When thinking about Cohen’s life, it would make a fascinating dramatic biopic because it doesn’t conform to the usual trajectory of many musicians’ lives. By comparison to the standard, there’s much more prayer and inwardness in Cohen, who was acutely aware of the suffering in the world and managed his disenchantment through spiritual outlets. The filmmakers weigh his existential search against the meaning of “Hallelujah,” which the singer doesn’t necessarily equate to a religious refrain. Biographical details about Cohen’s disastrous work with Phil Spector, his late-life business troubles with a duplicitous manager, and his influential presence on the soundtracks of Robert Alman’s McCabe & Mrs. Miller (1971) and Oliver Stone’s Natural Born Killers (1994) barely get mentioned next to the investigation of the song’s rise to a “modern prayer.” Nevertheless, that sort of focus on the song’s ability to send crowds into a collective spirituality remains fascinating.

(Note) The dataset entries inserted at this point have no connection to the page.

Source: an optimization exercise on an open RTL-to-GDS flow (aim: small area, a short achievable clock period and few clock cycles per item). Production flows keep margins and buffers that such runs may drop. Where RTL was checked, it was by simulation tests only, not by an equivalence proof against the original. No activity file was given, so power comes from the tool's default toggle rates.

==> v24 <==
## mmio_region_table_decoder_core
module mmio_region_table_decoder_core #(
  parameter int MAX_REGIONS = 16
) (
  input  logic                clk_i,
  input  logic                rst_ni,
  input  logic                s_axis_tvalid_i,
  output logic                s_axis_tready_o,
  input  logic [InDataW-1:0]  s_axis_tdata_i,
  output logic                m_axis_tvalid_o,
  input  logic                m_axis_tready_i,
  output logic [OutDataW-1:0] m_axis_tdata_o
);
Settings: LEC_CHECK=0, CAP_MARGIN=20, CORE_MARGIN=2, CORE_UTILIZATION=40, SETUP_SLACK_MARGIN=3.5, SLEW_MARGIN=20; clock period 7.0 ns.
run.sh (not shown) runs the stock make flow with config.mk's settings and CLKGATE_MAP_FILE= SYNTH_SCRIPT=/design/flow/synth_recipe.tcl, a recipe that flattens the netlist after the stock synthesis.
==> inputs of v20, as changes to v24 <==
--- a/flow/design.v
+++ b/flow/design.v
@@ -97,65 +97,62 @@
   logic         b_reg;                     
   logic         s_ready_q;                 
   assign c_adv           = c_valid_q && !ot_valid_q;
   assign b2c             = b_valid_q && !b_first && (!c_valid_q || (!ot_valid_q && !b_reg));
   assign s_axis_tready_o = s_ready_q;
   logic [1:0]          b_op_q;
   logic [AddrW-1:0]    b_opd_q;    
   logic [AddrW-1:0]    b_oth_q;    
+  logic [AddrW-1:0]    b_key_q;    
   logic [HandlerW-1:0] b_hdl_q;
   logic                b_rd_q, b_wr_q;
   logic                b_ph_q;     
   logic                in_reg;
   assign in_reg = (s_axis_tdata_i[1:0] == OP_REGISTER);
   always_ff @(posedge clk_i) begin
     if (s_axis_tready_o) begin
       b_ph_q  <= 1'b0;
       b_op_q  <= s_axis_tdata_i[1:0];
       b_opd_q <= in_reg ? s_axis_tdata_i[129:66] : s_axis_tdata_i[65:2];
       b_oth_q <= in_reg ? s_axis_tdata_i[65:2] : s_axis_tdata_i[129:66];
+      b_key_q <= s_axis_tdata_i[65:2];
       b_hdl_q <= s_axis_tdata_i[137:130];
       b_rd_q  <= s_axis_tdata_i[138];
       b_wr_q  <= s_axis_tdata_i[139];
     end else begin
       b_ph_q  <= 1'b1;
       if (b_first) begin
         b_opd_q <= b_oth_q;
         b_oth_q <= b_opd_q;
       end
     end
   end
   assign b_reg   = (b_op_q == OP_REGISTER);
   assign b_first = b_reg && !b_ph_q;
   logic [N-1:0] new_slot;
   logic         table_full;
-  assign table_full = &valid_q;
-  always_comb begin
-    for (int i = 0; i < N; i++) begin
-      new_slot[i] = !valid_q[i];
-      for (int j = 0; j < i; j++) begin
-        new_slot[i] &= valid_q[j];
-      end
-    end
-  end
+  assign table_full = valid_q[N-1];
+  assign new_slot   = ~valid_q & {valid_q[N-2:0], 1'b1};
   logic [RegionW-1:0] region [N];
   logic [N-1:0]       cmp_below, cmp_ltend;
+  logic               slot_we;
+  assign slot_we = !(c_valid_q && c_op_q == OP_REGISTER);
   for (genvar g = 0; g < N; g++) begin : g_cell
     mrtd_cell #(
       .AddrW    (AddrW),
       .HandlerW (HandlerW),
       .RegionW  (RegionW)
     ) u_cell (
       .clk_i             (clk_i),
-      .we_i              (b2c && b_reg && new_slot[g]),
-      .wdata_i           ({b_opd_q, b_oth_q, b_hdl_q, b_rd_q, b_wr_q}),
+      .we_i              (slot_we && new_slot[g]),
+      .wdata_i           ({b_key_q, b_oth_q, b_hdl_q, b_rd_q, b_wr_q}),
       .cmp_le_i          (!b_reg),
       .opd_i             (b_opd_q),
-      .key_i             (b_opd_q),
+      .key_i             (b_key_q),
       .region_o          (region[g]),
       .below_o           (cmp_below[g]),
       .key_lt_end_o      (cmp_ltend[g])
     );
   end
   logic [N-1:0] f_below_q, f_ltend_q, f_blne_q;
   logic [N-1:0] t_blne_q;          
   always_ff @(posedge clk_i) begin
@@ -190,39 +187,33 @@
           lo_nb |= above_q[j][i] && nb[j];
         end
       end
       is_left[i]  = bl[i] && !hi_bl;
       is_right[i] = nb[i] && !lo_nb;
     end
   end
   always_ff @(posedge clk_i) begin
-    if (c_adv && c_op_q == OP_REGISTER) begin
-      for (int i = 0; i < N; i++) begin
-        for (int j = i + 1; j < N; j++) begin
-          if (new_slot[j]) begin
-            above_q[i][j] <= bl[i];
-          end else if (new_slot[i]) begin
-            above_q[i][j] <= !bl[j];
-          end
+    for (int j = 1; j < N; j++) begin
+      if (new_slot[j]) begin
+        for (int i = 0; i < j; i++) begin
+          above_q[i][j] <= bl[i];
         end
       end
     end
   end
   logic [SlotW-1:0] rank_q [N];
   logic [SlotW-1:0] ins_pos;
   logic             do_insert;
   always_ff @(posedge clk_i) begin
-    if (c_adv && do_insert) begin
-      for (int i = 0; i < N; i++) begin
-        if (new_slot[i]) begin
-          rank_q[i] <= ins_pos;
-        end else if (nb[i]) begin
-          rank_q[i] <= rank_q[i] + SlotW'(1);
-        end
+    for (int i = 0; i < N; i++) begin
+      if (new_slot[i]) begin
+        rank_q[i] <= ins_pos;
+      end else if (c_adv && do_insert && nb[i]) begin
+        rank_q[i] <= rank_q[i] + SlotW'(1);
       end
     end
   end
   logic                any_left;   
   logic [SlotW-1:0]    l_rank;     
   logic                left_hit;   
   logic                right_hit;  
   logic                l_rd, l_wr;
@@ -315,17 +306,17 @@
       s_ready_q <= s_ready_n;
       b_valid_q <= b_valid_n;
       if (b2c) begin
         c_valid_q <= 1'b1;
       end else if (c_adv) begin
         c_valid_q <= 1'b0;
       end
       if (c_adv && do_insert) begin
-        valid_q <= valid_q | new_slot;
+        valid_q <= {valid_q[N-2:0], 1'b1};
       end
       if (!oh_valid_q || pop) begin
         oh_valid_q <= ot_valid_q || c_adv;
         ot_valid_q <= 1'b0;
       end else if (c_adv) begin
         ot_valid_q <= 1'b1;
       end
     end
CORE_UTILIZATION = 65   (was 40)
CTS_CLUSTER_DIAMETER = 100   (was default)
CTS_CLUSTER_SIZE = 24   (was default)
==> summary.md <==
| Metric | Value |
|---|---|
| Via Count | `92,606` |
| Met1 Usage GRT | `57.1%` |
| Run status | `timing/DRC/antenna clean` |
| Area of the multi-input gates | `0.0433 sq mm` |
| Count of clock tree sinks | `2,714` |
| Termination of the worst setup path | `t_blne_q[14]` |
| Transition at the pin with the smallest max-transition slack | `1.35 ns` |
| Clock buffers created by TritonCTS | `132` |
| Final period demand of the worst path | `3.56 ns` |
| Share of total power in the clock network | `18.1%` |
Source of the figures above: v20

==> summary.md <==
| Metric | Value |
|---|---|
| Via density per instance | `6.37` |
| Transition at the pin with the smallest max-transition slack | `1.24 ns` |
| Share of synthesized area occupied by flip-flops and latches | `63.6%` |
| Met1 Usage GRT | `38.6%` |
| Setup repair after global routing missed its margin | `true` |
| Share of the clock period used by the worst path | `54.8%` |
| Share of total power in the clock network | `29.7%` |
| Clock buffers created by TritonCTS | `296` |
| Run status | `timing/DRC/antenna clean` |
| Via Count | `94,156` |
| Count of clock tree sinks | `2,650` |
Source of the figures above: v24

Testbench counts of v24, summed over its fixed seeds: cycles 5,224, items 4,928.
Testbench counts of v20, summed over its fixed seeds: cycles 5,224, items 4,928.

==> inputs of job 7391 <==
Another version of the RTL of mmio_region_table_decoder_core (not shown whole).
// mmio_region_table_decoder_core
module mmio_region_table_decoder_core #(
  parameter int MAX_REGIONS = 16
) (
  input  logic                clk_i,
  input  logic                rst_ni,
  input  logic                s_axis_tvalid_i,
  output logic                s_axis_tready_o,
  input  logic [InDataW-1:0]  s_axis_tdata_i,
  output logic                m_axis_tvalid_o,
  input  logic                m_axis_tready_i,
  output logic [OutDataW-1:0] m_axis_tdata_o
);
Settings: LEC_CHECK=0, CAP_MARGIN=20, CORE_MARGIN=2, CORE_UTILIZATION=65, CTS_CLUSTER_DIAMETER=100, CTS_CLUSTER_SIZE=30, SETUP_SLACK_MARGIN=3.5, SLEW_MARGIN=20; clock period 7.0 ns.
==> inputs of job 6609, as changes to job 7391 <==
- CORE_UTILIZATION: 65 -> 60
- CTS_CLUSTER_DIAMETER: 100 -> default
- CTS_CLUSTER_SIZE: 30 -> default
==> notes <==
Job 6609 passed the timing, DRC and antenna checks. Job 7391 ran to the end with no violations.
Against job 6609, the count of clock-buffer cells in the layout of job 7391 is lower by 254.
In job 7391 the first-iteration DRC count is higher than in job 6609, by about 15%.
Of job 7391 and job 6609, job 6609 has the higher power (gap 12%, measured against job 6609).
In job 6609 the critical path depth is lower than in job 7391, by 1.
Core utilization: job 7391 is higher than job 6609 (2.1 points).
==> figures <==
quantity                                                              job 7391                   job 6609
Switching fraction of total power                                       38.71%                     36.47%
Logic depth of the worst setup path including buffers                       12                         11
Critical Path Source                                      b_opd_q[8]$_DFFE_PP_      b_opd_q[16]$_DFFE_PP_
Data required time of the critical path                                7.57 ns                    7.74 ns
Nonclk buf count                                                           869                        860
Number of logic inverters in the finished layout                           477                        481
First-pass GRT wire length                                            602.9 mm                   624.2 mm
Outcome                                               timing/DRC/antenna clean   timing/DRC/antenna clean
Crit-path slowest cell                                 sky130_fd_sc_hd__nor3_4  sky130_fd_sc_hd__o211ai_1
Worst Hold Endpoint                                      f_blne_q[2]$_DFFE_PP_      f_blne_q[6]$_DFFE_PP_
Logic pwr share                                                          38.4%                      34.0%
Critical Path Fanout Max                                                     7                          6
Testbench counts of job 7391, summed over its fixed seeds: cycles 5,224, items 4,928.
Testbench counts of job 6609, summed over its fixed seeds: cycles 5,224, items 4,928.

However, the doc overplays the titular song. It’s lovely music, of course. But as much as one loves the song, hearing its chorus repeated over and over for nearly two hours wears the viewer down to the point of frustration. In response to the endless covers and saturation of the music, Cohen tells one interviewer, “I think people oughta stop singing it for a while.” Ratso thinks he was kidding. But perhaps he wasn’t. Cohen might have recognized that the adaptations and commandeering of the lyrics and melody have sanded down Cohen’s original meaning. Many later artists would revise Cohen’s grim imagery and not-so-subtly eliminate his perspective from their decidedly Christian versions. For Cohen, the song was about feeling broken yet surrendering to the possibility of gaining some measure of self-understanding by whatever means possible. Fans of the song may not care about Cohen’s intentions and will likely savor Geller and Goldfine’s doc, which reveals how every artist surrenders their art upon its creation, for better or worse.
(Note: Hallelujah: Leonard Cohen, A Journey, A Song opens in the Twin Cities on July 29, 2022.)